Manorial Laws and Curiosities of Tenures.

No doubt because of the proximity of the district to the Border, the tenures by which certain properties were held in Cumberland and Westmorland must be regarded as quite local in their character. The observances are, of course, all the more interesting on that account, and even in cases for which parallels are to be found in other parts of the kingdom, little peculiarities may sometimes be seen in local instances which throw light on the former habits of the people. Lords of manors were once individuals possessed of great powers. The lords of Millom held their property for hundreds of years, and had jura regalia within the seignory, in memory of which a modern stone erected at Gallow, half a mile below Millom Castle, has the inscription,

“Here the Lords of Millom exercised jura regalia.”

The lord of the manor of Troutbeck, Windermere, is also believed to have formerly exercised a jurisdiction over capital offences.
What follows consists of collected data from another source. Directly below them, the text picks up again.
Source: an optimization exercise on an open RTL-to-GDS flow (aim: small area, a short achievable clock period and few clock cycles per item). Production flows keep margins and buffers that such runs may drop. RTL that was checked went through simulation tests only; none was proved equivalent to the original. No functional check of the RTL was part of run 1. Power is estimated from default activity; no workload was simulated.

## flow/design.v

```verilog
package cst_pkg;
  localparam int KindW = 6;
  localparam int ErrW  = 3;
  localparam logic [KindW-1:0] K_STAR = 6'd0, K_SLASH = 6'd1, K_MOD = 6'd2, K_XOR = 6'd3,
    K_INVERT = 6'd4, K_SEMI = 6'd5, K_COMMA = 6'd6, K_LBRACE = 6'd7, K_RBRACE = 6'd8,
    K_LPAREN = 6'd9, K_RPAREN = 6'd10, K_LBRACKET = 6'd11, K_RBRACKET = 6'd12,
    K_PLUS = 6'd13, K_INC = 6'd14, K_MINUS = 6'd15, K_DEC = 6'd16, K_OR = 6'd17,
    K_LOR = 6'd18, K_AND = 6'd19, K_LAND = 6'd20, K_ASSIGN = 6'd21, K_EQ = 6'd22,
    K_NOT = 6'd23, K_NEQ = 6'd24, K_LT = 6'd25, K_LE = 6'd26, K_SHL = 6'd27,
    K_GT = 6'd28, K_GE = 6'd29, K_SHR = 6'd30, K_DOT = 6'd31, K_ELLIPSIS = 6'd32,
    K_INTLIT = 6'd33, K_CHARLIT = 6'd34, K_CHAR_OUT = 6'd35, K_IDENT_END = 6'd36,
    K_STRING_END = 6'd37, K_END = 6'd38, K_KW_FIRST = 6'd39;
  localparam logic [ErrW-1:0] E_NONE = 3'd0, E_BAD_CHAR = 3'd1, E_BAD_ESC = 3'd2,
    E_NO_CLOSE = 3'd3, E_EARLY_END = 3'd4;
  typedef struct packed {
    logic [KindW-1:0] kind;
    logic [31:0]      value;
    logic [ErrW-1:0]  err;
    logic [31:0]      line;
    logic             last;
  } result_t;
endpackage
import cst_pkg::*;
module c_subset_tokenizer #(
  parameter int VALUE_BITS      = 32,
  parameter int KEYWORD_MAX_LEN = 6
) (
  input  logic        clk,
  input  logic        rst,
  input  logic        in_valid,
  output logic        in_stall,
  input  logic [7:0]  in_byte,
  input  logic        end_of_input,
  output logic        out_valid,
  input  logic        out_stall,
  output logic [5:0]  token_kind,
  output logic [31:0] token_value,
  output logic [2:0]  error_code,
  output logic [31:0] line_number,
  output logic        last_result
);
  typedef enum logic [3:0] {
    M_IDLE, M_OP, M_DOT2, M_INT, M_IDENT, M_CHAR_OPEN, M_CHAR_ESC,
    M_CHAR_CLOSE, M_STR, M_STR_ESC, M_HALT
  } mode_t;
  localparam logic [3:0] W_VOID = 4'd0, W_INT = 4'd1, W_CHAR = 4'd2, W_LONG = 4'd3,
    W_IF = 4'd4, W_ELSE = 4'd5, W_WHILE = 4'd6, W_FOR = 4'd7, W_RETURN = 4'd8;
  mode_t       mode, mode_next;
  logic [31:0] data, data_next;
  logic [31:0] line_count;
  logic        line_inc;
  logic        second;           
  logic        hv;               
  logic [7:0]  b;                
  logic        eoi;              
  function automatic logic is_digit(input logic [7:0] c);
    is_digit = c >= "0" && c <= "9";
  endfunction
  function automatic logic is_alpha(input logic [7:0] c);
    is_alpha = (c >= "a" && c <= "z") || (c >= "A" && c <= "Z");
  endfunction
  function automatic logic [8:0] esc_val(input logic [7:0] c);
    case (c)
      "a": esc_val = 9'd7;
      "b": esc_val = 9'd8;
      "f": esc_val = 9'd12;
      "n": esc_val = 9'd10;
      "r": esc_val = 9'd13;
      "t": esc_val = 9'd9;
      "v": esc_val = 9'd11;
      8'h5c, 8'h22, 8'h27: esc_val = {1'b1, c};
      default: esc_val = 9'd0;
    endcase
  endfunction
  function automatic logic [7:0] kw_char(input logic [3:0] w, input logic [2:0] p);
    kw_char = 8'd0;
    case (w)
      W_VOID:   case (p) 3'd1: kw_char = "o"; 3'd2: kw_char = "i"; 3'd3: kw_char = "d"; default: ; endcase
      W_INT:    case (p) 3'd1: kw_char = "n"; 3'd2: kw_char = "t"; default: ; endcase
      W_CHAR:   case (p) 3'd1: kw_char = "h"; 3'd2: kw_char = "a"; 3'd3: kw_char = "r"; default: ; endcase
      W_LONG:   case (p) 3'd1: kw_char = "o"; 3'd2: kw_char = "n"; 3'd3: kw_char = "g"; default: ; endcase
      W_ELSE:   case (p) 3'd1: kw_char = "l"; 3'd2: kw_char = "s"; 3'd3: kw_char = "e"; default: ; endcase
      W_WHILE:  case (p) 3'd1: kw_char = "h"; 3'd2: kw_char = "i"; 3'd3: kw_char = "l";
                         3'd4: kw_char = "e"; default: ; endcase
      W_FOR:    case (p) 3'd1: kw_char = "o"; 3'd2: kw_char = "r"; default: ; endcase
      W_RETURN: case (p) 3'd1: kw_char = "e"; 3'd2: kw_char = "t"; 3'd3: kw_char = "u";
                         3'd4: kw_char = "r"; 3'd5: kw_char = "n"; default: ; endcase
      default: ;
    endcase
  endfunction
  function automatic logic [2:0] kw_len(input logic [3:0] w);
    case (w)
      W_VOID, W_CHAR, W_LONG, W_ELSE: kw_len = 3'd4;
      W_INT, W_FOR: kw_len = 3'd3;
      W_IF: kw_len = 3'd2;
      W_WHILE: kw_len = 3'd5;
      W_RETURN: kw_len = 3'd6;
      default: kw_len = 3'd7;
    endcase
  endfunction
  logic             pr;              
  logic [5:0]       pk;
  logic [31:0]      pv;
  logic [2:0]       pe;
  logic             tail;            
  logic             tr;              
  logic [5:0]       tk;
  logic [7:0]       tv;
  logic             te;              
  logic [8:0]       esc;
  logic             idch;
  logic [2:0]       kwp;
  logic [3:0]       kww;
  logic [7:0]       tail_data;
  mode_t            tail_mode;
  assign esc  = esc_val(b);
  assign idch = is_alpha(b) || is_digit(b) || b == "_";
  assign kww  = data[3:0];
  assign kwp  = data[6:4];
  always_comb begin
    tr = 1'b0; tk = K_END; tv = 8'd0; te = 1'b0; line_inc = 1'b0;
    tail_mode = M_IDLE; tail_data = 8'd0;
    if (eoi) begin
      tr = 1'b1;
    end else begin
      case (b)
        8'h20, 8'h09, 8'h0b, 8'h0c, 8'h0d: ;
        8'h0a: line_inc = 1'b1;
        "*": begin tr = 1'b1; tk = K_STAR; end
        "/": begin tr = 1'b1; tk = K_SLASH; end
        "%": begin tr = 1'b1; tk = K_MOD; end
        "^": begin tr = 1'b1; tk = K_XOR; end
        "~": begin tr = 1'b1; tk = K_INVERT; end
        ";": begin tr = 1'b1; tk = K_SEMI; end
        ",": begin tr = 1'b1; tk = K_COMMA; end
        "{": begin tr = 1'b1; tk = K_LBRACE; end
        "}": begin tr = 1'b1; tk = K_RBRACE; end
        "(": begin tr = 1'b1; tk = K_LPAREN; end
        ")": begin tr = 1'b1; tk = K_RPAREN; end
        "[": begin tr = 1'b1; tk = K_LBRACKET; end
        "]": begin tr = 1'b1; tk = K_RBRACKET; end
        "+": begin tail_mode = M_OP; tail_data = {2'b0, K_PLUS}; end
        "-": begin tail_mode = M_OP; tail_data = {2'b0, K_MINUS}; end
        "|": begin tail_mode = M_OP; tail_data = {2'b0, K_OR}; end
        "&": begin tail_mode = M_OP; tail_data = {2'b0, K_AND}; end
        "=": begin tail_mode = M_OP; tail_data = {2'b0, K_ASSIGN}; end
        "!": begin tail_mode = M_OP; tail_data = {2'b0, K_NOT}; end
        "<": begin tail_mode = M_OP; tail_data = {2'b0, K_LT}; end
        ">": begin tail_mode = M_OP; tail_data = {2'b0, K_GT}; end
        ".": begin tail_mode = M_OP; tail_data = {2'b0, K_DOT}; end
        8'h27: tail_mode = M_CHAR_OPEN;
        8'h22: tail_mode = M_STR;
        default: begin
          if (is_digit(b)) begin
            tail_mode = M_INT; tail_data = {4'd0, b[3:0]};
          end else if (is_alpha(b) || b == "_") begin
            tr = 1'b1; tk = K_CHAR_OUT; tv = b; tail_mode = M_IDENT;
            case (b)
              "v": tail_data = {1'b0, 3'd1, W_VOID};
              "i": tail_data = {1'b0, 3'd1, W_INT};
              "c": tail_data = {1'b0, 3'd1, W_CHAR};
              "l": tail_data = {1'b0, 3'd1, W_LONG};
              "e": tail_data = {1'b0, 3'd1, W_ELSE};
              "w": tail_data = {1'b0, 3'd1, W_WHILE};
              "f": tail_data = {1'b0, 3'd1, W_FOR};
              "r": tail_data = {1'b0, 3'd1, W_RETURN};
              default: tail_data = 8'd0;
            endcase
          end else begin
            tr = 1'b1; tv = b; te = 1'b1; tail_mode = M_HALT;
          end
        end
      endcase
    end
  end
  function automatic logic [27:0] add28(input logic [27:0] a, input logic [27:0] c,
                                        input logic cin);
    logic [31:0] g, p, gg, pp;
    g = {4'd0, a & c}; p = {4'd0, a ^ c};
    gg = g; pp = p;
    for (int l = 0; l < 5; l++)
      for (int i = (2 << l) - 1; i < 32; i = i + (2 << l)) begin
        gg[i] = gg[i] | (pp[i] & gg[i - (1 << l)]);
        pp[i] = pp[i] & pp[i - (1 << l)];
      end
    for (int l = 3; l >= 0; l--)
      for (int i = 3 * (1 << l) - 1; i < 32; i = i + (2 << l)) begin
        gg[i] = gg[i] | (pp[i] & gg[i - (1 << l)]);
        pp[i] = pp[i] & pp[i - (1 << l)];
      end
    add28 = p[27:0] ^ ({gg[26:0], 1'b0} | ({pp[26:0], 1'b1} & {28{cin}}));
  endfunction
  function automatic logic [31:0] inc32(input logic [31:0] a, input logic cin);
    logic [31:0] pp;
    pp = a;
    for (int l = 0; l < 5; l++)
      for (int i = (2 << l) - 1; i < 32; i = i + (2 << l))
        pp[i] = pp[i] & pp[i - (1 << l)];
    for (int l = 3; l >= 0; l--)
      for (int i = 3 * (1 << l) - 1; i < 32; i = i + (2 << l))
        pp[i] = pp[i] & pp[i - (1 << l)];
    inc32 = a ^ ({pp[30:0], 1'b1} & {32{cin}});
  endfunction
  logic [4:0]  acc_lo;
  logic [27:0] acc_hi;
  logic [31:0] acc_next;
  assign acc_lo   = {1'b0, data[0], 3'b000} + {1'b0, data[2:0], 1'b0} + {1'b0, b[3:0]};
  assign acc_hi   = add28(data[28:1], data[30:3], acc_lo[4]);
  assign acc_next = {acc_hi[27:0], acc_lo[3:0]};
  logic [2:0] kw_len_w;
  assign kw_len_w = kw_len(kww);
  always_comb begin
    pr = 1'b0; pk = K_END; pv = 32'd0; pe = E_NONE; tail = 1'b0;
    mode_next = mode; data_next = data;
    case (mode)
      M_IDLE: tail = 1'b1;
      M_OP: begin
        if (!eoi && data[5:0] == K_DOT && b == ".") begin
          mode_next = M_DOT2;
        end else if (!eoi && b == "=" &&
                     (data[5:0] == K_ASSIGN || data[5:0] == K_NOT ||
                      data[5:0] == K_LT || data[5:0] == K_GT)) begin
          pr = 1'b1; pk = data[5:0] + 6'd1; mode_next = M_IDLE;
        end else if (!eoi && ((data[5:0] == K_PLUS && b == "+") ||
                              (data[5:0] == K_MINUS && b == "-") ||
                              (data[5:0] == K_OR && b == "|") ||
                              (data[5:0] == K_AND && b == "&"))) begin
          pr = 1'b1; pk = data[5:0] + 6'd1; mode_next = M_IDLE;
        end else if (!eoi && ((data[5:0] == K_LT && b == "<") ||
                              (data[5:0] == K_GT && b == ">"))) begin
          pr = 1'b1; pk = data[5:0] + 6'd2; mode_next = M_IDLE;
        end else begin
          pr = 1'b1; pk = data[5:0]; tail = 1'b1;
        end
      end
      M_DOT2: begin
        pr = 1'b1; mode_next = M_IDLE;
        if (!eoi && b == ".") pk = K_ELLIPSIS;
        else begin
          pe = E_BAD_CHAR; pv = eoi ? 32'd0 : {24'd0, b}; mode_next = M_HALT;
        end
      end
      M_INT: begin
        if (!eoi && is_digit(b)) data_next = acc_next;
        else begin
          pr = 1'b1; pk = K_INTLIT; pv = data; tail = 1'b1;
        end
      end
      M_IDENT: begin
        if (!eoi && idch) begin
          pr = 1'b1; pk = K_CHAR_OUT; pv = {24'd0, b};
          if (kwp != 3'd0 && b == kw_char(kww, kwp))
            data_next[6:4] = kwp + 3'd1;
          else if (kww == W_INT && kwp == 3'd1 && b == "f")
            data_next[6:0] = {3'd2, W_IF};
          else
            data_next[6:4] = 3'd0;
        end else begin
          pr = 1'b1; tail = 1'b1;
          pk = (kwp != 3'd0 && kwp == kw_len_w) ? K_KW_FIRST + {2'b0, kww} : K_IDENT_END;
        end
      end
      M_HALT: ;
      default: begin   
        if (eoi) begin
          pr = 1'b1; pe = E_EARLY_END; mode_next = M_HALT;
        end else begin
          case (mode)
            M_CHAR_OPEN: begin
              if (b == 8'h5c) mode_next = M_CHAR_ESC;
              else begin
                data_next[7:0] = b; mode_next = M_CHAR_CLOSE;
              end
            end
            M_CHAR_ESC: begin
              if (!esc[8] && esc[7:0] == 8'd0) begin
                pr = 1'b1; pe = E_BAD_ESC; pv = {24'd0, b}; mode_next = M_HALT;
              end else begin
                data_next[7:0] = esc[7:0]; mode_next = M_CHAR_CLOSE;
              end
            end
            M_CHAR_CLOSE: begin
              pr = 1'b1; mode_next = M_IDLE;
              if (b == 8'h27) begin
                pk = K_CHARLIT; pv = {24'd0, data[7:0]};
              end else begin
                pe = E_NO_CLOSE; pv = {24'd0, b}; mode_next = M_HALT;
              end
            end
            M_STR: begin
              if (b == 8'h22) begin
                pr = 1'b1; pk = K_STRING_END; mode_next = M_IDLE;
              end else if (b == 8'h5c) begin
                mode_next = M_STR_ESC;
              end else begin
                pr = 1'b1; pk = K_CHAR_OUT; pv = {24'd0, b};
              end
            end
            default: begin   
              pr = 1'b1;
              if (!esc[8] && esc[7:0] == 8'd0) begin
                pe = E_BAD_ESC; pv = {24'd0, b}; mode_next = M_HALT;
              end else begin
                pk = K_CHAR_OUT; pv = {24'd0, esc[7:0]}; mode_next = M_STR;
              end
            end
          endcase
        end
      end
    endcase
    if (tail) begin
      mode_next = tail_mode;
      data_next = (tail_mode == M_INT) ? {24'd0, tail_data} : {data[31:8], tail_data};
    end
  end
  logic       free, adv, use_p, use_t, consume;
  logic       sv;                
  logic [7:0] sb;
  logic       seoi;
  logic       nl_pend;           
  logic [5:0] o_kind;
  logic [7:0] o_val;
  logic [2:0] o_err;
  logic       o_last, o_int;
  assign free    = !out_valid || !out_stall;
  assign adv     = hv && free;
  assign use_p   = pr && !second;
  assign use_t   = !use_p && tail && tr;
  assign consume = adv && !(use_p && tail && tr);
  assign in_stall = sv;
  assign token_kind  = o_kind;
  assign token_value = {o_int ? data[31:8] : 24'd0, o_val};
  assign error_code  = o_err;
  assign line_number = line_count;
  assign last_result = o_last;
  always_ff @(posedge clk) begin
    if (rst) begin
      hv <= 1'b0; sv <= 1'b0; second <= 1'b0; mode <= M_IDLE;
      nl_pend <= 1'b0; out_valid <= 1'b0;
    end else begin
      if (!hv || consume) begin
        if (sv) begin
          hv <= 1'b1; sv <= 1'b0;
        end else hv <= in_valid;
      end else if (in_valid && !sv) sv <= 1'b1;
      if (adv) begin
        out_valid <= use_p || use_t;
        second <= !consume;
        nl_pend <= consume && tail && line_inc;
      end else if (!out_stall) out_valid <= 1'b0;
      if (consume) mode <= mode_next;
    end
  end
  always_ff @(posedge clk)
    if (rst) line_count <= 32'd1;
    else if (free) line_count <= inc32(line_count, hv && nl_pend);
  always_ff @(posedge clk) begin
    if (consume) data <= data_next;
    if (!hv || consume) begin
      b <= sv ? sb : in_byte; eoi <= sv ? seoi : end_of_input;
    end
    if (hv && !consume && !sv) begin
      sb <= in_byte; seoi <= end_of_input;
    end
    if (adv) begin
      o_kind <= use_p ? pk : tk;
      o_val  <= use_p ? pv[7:0] : tv;
      o_err  <= use_p ? pe : (te ? E_BAD_CHAR : E_NONE);
      o_last <= !(use_p && tail && tr);
      o_int  <= use_p && mode == M_INT;
    end
  end
endmodule
```

## flow/flow/run.sh

```bash
#!/bin/bash
# The standard layout (the standard.sh: standard synthesis, floorplan, placement, CTS,
# routing), with one change: the port buffers that placement inserts on every input and output
# are plain sky130_fd_sc_hd__buf_2 cells instead of the delay cells buffer_ports picks by default.
set -euo pipefail
export BUFFER_PORTS_ARGS="-buffer_cell sky130_fd_sc_hd__buf_2"
bash standard.sh finish > standard_flow.log 2>&1
```

## flow/standard.sh

```bash
#!/bin/bash
# synth_recipe.tcl (not shown) runs the flow's synth.tcl, then flattens the netlist and writes it again
# the make line also repeats each setting of config.mk as NAME=value (left out here)
make -C /OpenROAD-flow-scripts/flow DESIGN_CONFIG=/design/flow/config.mk WORK_HOME=/design/flow/orfs CLKGATE_MAP_FILE= SYNTH_SCRIPT=/design/flow/synth_recipe.tcl "${@:-finish}"
```

## flow/config.mk

```make
export PLATFORM = sky130hd
export DESIGN_NAME = c_subset_tokenizer
export DESIGN_NICKNAME = c_subset_tokenizer
export VERILOG_FILES = /design/flow/design.v
export SDC_FILE = /design/flow/constraint.sdc
export NUM_CORES = 4
export LEC_CHECK = 0
export ABC_AREA = 1
export ABC_CLOCK_PERIOD_IN_PS = 3000
export CAP_MARGIN = 20
export CORE_MARGIN = 2
export CORE_UTILIZATION = 60
export CTS_BUF_LIST = sky130_fd_sc_hd__clkbuf_4 sky130_fd_sc_hd__clkbuf_8
export SETUP_SLACK_MARGIN = 4.5
export SLEW_MARGIN = 20
```

## flow/constraint.sdc

```tcl
create_clock -name core_clock -period 7.5 [get_ports {clk}]
set_input_delay 1.5000 -clock core_clock [delete_from_list [all_inputs] [get_ports {clk}]]
set_output_delay 1.5000 -clock core_clock [all_outputs]
set_load 0.01 [all_outputs]
```

==> results of run 1 <==
-- worst max path at each step --
| stage | slack, ns | endpoint | startpoint | cells past startpoint |
|---|---|---|---|---|
| global placement | 3.48 | sb[1] | eoi | 11 |
| floorplan | 3.74 | data[10] | out_stall | 6 |
| detailed placement | 3.45 | sb[3] | eoi | 11 |
| global route | 3.99 | data[27] | b[3] | 17 |
| CTS | 4.28 | data[19] | data[0] | 17 |
| finish | 4.09 | data[15] | b[3] | 15 |
-- timing repair --
item / CTS / global route
endpoints found under the setup margin: 137 / 78
buffers inserted: 122 / 60
gates cloned: 6 / 3
endpoints found under the hold margin: 0 / 0
gates resized for setup: 135 / 164
pin swaps: 69 / 96
-- where the power goes --
group	switching [W]	leakage, nW	internal (W)
sequential	0.0000808	1.01	0.000811
clock	0.000279	0.220	0.000346
combinational	0.00187	4.85	0.00114
total	0.00223	6.08	0.00229
-- area by class of cell --
cell class / count / area [sq um] / area share, %
multi-input combinational: 975 / 6500 / 50.0
inverter: 185 / 772 / 5.93
clock buffer: 20 / 263 / 2.02
sequential: 113 / 2950 / 22.7
tap: 188 / 235 / 1.81
timing repair buffer: 276 / 2120 / 16.3
timing repair inverter: 2 / 13.8 / 0.106
clock inverter: 12 / 153 / 1.17
-- worst register-to-register path, stage by stage (launching register included) --
cell      delay [ns]
edfxtp_1        0.49
fa_1            0.58
inv_2           0.05
fa_2            0.43
xnor2_4         0.28
a21oi_2         0.10
o21bai_1        0.20
nand2_1         0.11
inv_2           0.09
nor2_4          0.04
o21bai_4        0.20
nand3_2         0.13
a21oi_2         0.21
nor2_2          0.07
o21ai_1         0.13
a21oi_1         0.06
-- per-stage QoR --
stage               util (%)  cells  hold slack, ns
floorplan                  -   1302           0.466
global placement        65.3   1548           0.472
detailed placement      65.3   1548           0.481
CTS                     78.2   1708           0.491
global route            85.6   1771           0.522
finish                  85.6   1771           0.488
-- cell usage in the layout, fill, tap and decap left out, types with 7 or more instances in the layout --
cell	count
a21oi_1	80
a21oi_2	15
buf_12	7
buf_2	87
buf_4	149
buf_6	28
clkbuf_8	18
dfxtp_1	44
edfxtp_1	69
ha_1	40
ha_4	8
inv_1	130
inv_2	35
inv_4	13
mux2_2	10
nand2_1	235
nand2_2	51
nand2_4	27
nand3_1	56
nand3_2	16
nand3_4	9
nand4_1	21
nor2_1	118
nor2_2	15
nor2_4	36
nor3_1	33
nor3_2	12
o211ai_1	8
o21ai_0	41
o21ai_1	10
o21ai_2	12
o22ai_1	8
xnor2_1	9
xor2_1	14
-- per-layer routing --
metal	global-route usage (%)	vias to the layer above	share of wire, %
met5	0.588	-	0
met4	18.2	0	7.1
met3	10.3	334	14
met2	63.9	1139	44
met1	52.2	5230	35
li1	-	4957	-
-- flip-flops by register name, summed over array words and instances, names as in the netlist --
signal / cells
hv: 1
second: 1
kw_len_w: 3
line_count: 32
mode: 4
o_int: 1
o_kind: 6
sv: 1
o_err: 3
out_valid: 1
o_last: 1
eoi: 1
o_val: 8
data: 32
nl_pend: 1
sb: 8
seoi: 1
b: 8
-- cell families after synthesis --
group / after synthesis / share of synthesized area, %
AO/OA/AOI/OAI: 233 / 15.1
XOR/XNOR: 24 / 2.26
adder cells (fa/ha/maj): 52 / 7.24
buffers and inverters: 218 / 9.59
flip-flops: 113 / 31.7
multiplexers: 10 / 1.21
AND/OR/NAND/NOR: 652 / 32.9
Where such powers existed, it is by no means surprising that the homage exacted from tenants and servitors on various occasions was of a character that in modern days would be regarded as extremely degrading. Thus when a free tenant went to his lord’s residence to do homage according to custom and duty, he was ushered into the presence of his superior without sword or other arms, and with his head uncovered. The lord remained seated, and the tenant with profound reverence knelt before the great man. With his clasped or joined hands placed between those of the lord, the homager repeated the following vow, which seems to have been in practically the same terms in various manors:—“I become your man from this day forward, for life, for member, and for worldly honour, and unto you shall be true and faithful, and bear you faith for the lands that I hold of you, saving the faith that I owe to our Sovereign Lord the King.” The lord, still sitting, then kissed the tenant, as a token of his approbation. In Cumberland and Westmorland there are several villages named Carleton, this being one of the reminders of the days of serfdom. The carls were simply the basest sort of servants—practically slaves.
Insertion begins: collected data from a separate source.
Context: an optimization exercise on an open-source flow, tuned for small area and a short achievable clock period. The choices shown serve that exercise and are no tape-out recipe.
The RTL was checked by simulation tests, not by an equivalence proof against the original design.
Power is estimated from default activity; no workload was simulated.

<file path="config.mk">
export PLATFORM = sky130hd
export DESIGN_NAME = alu_decode_stage
export DESIGN_NICKNAME = alu_decode_stage
export VERILOG_FILES = /design/flow/design.v
export SDC_FILE = /design/flow/constraint.sdc
export NUM_CORES = 4
export LEC_CHECK = 0
export CAP_MARGIN = 20
export CORE_MARGIN = 2
export CORE_UTILIZATION = 60
export CTS_CLUSTER_DIAMETER = 70
export CTS_CLUSTER_SIZE = 24
export SETUP_SLACK_MARGIN = 2.5
export SLEW_MARGIN = 20
export TNS_END_PERCENT = 0
</file>
<file path="constraint.sdc">
create_clock -name core_clock -period 5.5 [get_ports {clk}]
set_input_delay 1.1000 -clock core_clock [delete_from_list [all_inputs] [get_ports {clk}]]
set_output_delay 1.1000 -clock core_clock [all_outputs]
set_load 0.01 [all_outputs]
</file>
The former servile condition of the poor in the neighbourhood of barons’ houses is also preserved in such names as Bongate, or as it was always written in old documents, Bondgate, at Appleby. In the great trial between the Cliffords and the burghers, when the former claimed the services of the freemen, it was decided that neither Robert de Vetripont nor any of his heirs ever had seizin of the borough, where the burgesses lived, but that King John gave to him “Vetus Apilbi ubi villani manent”—“Old Appleby, where the bondmen dwell.” The bondmen, or villeins, were probably of the same social standing as those known as drenges, the Cliffords having very many drengage tenements in various parts of their Sheriffwick. “The drenges were pure villeins—doubtless Saxons kept in a state of the vilest slavery, being granted by the lords of the manor, with a piece of land, like so many oxen. In fact they were as much the property of the lord of the manor as the negroes in the West Indian Colonies were formerly the property of the sugar planters. It is probable that the drenges were employed to perform all the servile and laborious offices at Brougham Castle; for in 1359, Engayne, lord of Clifton, granted to Roger de Clifford, by indenture, the service of John Richardson, and several others mentioned by name, with their bodies and all that belonged to them.”[8]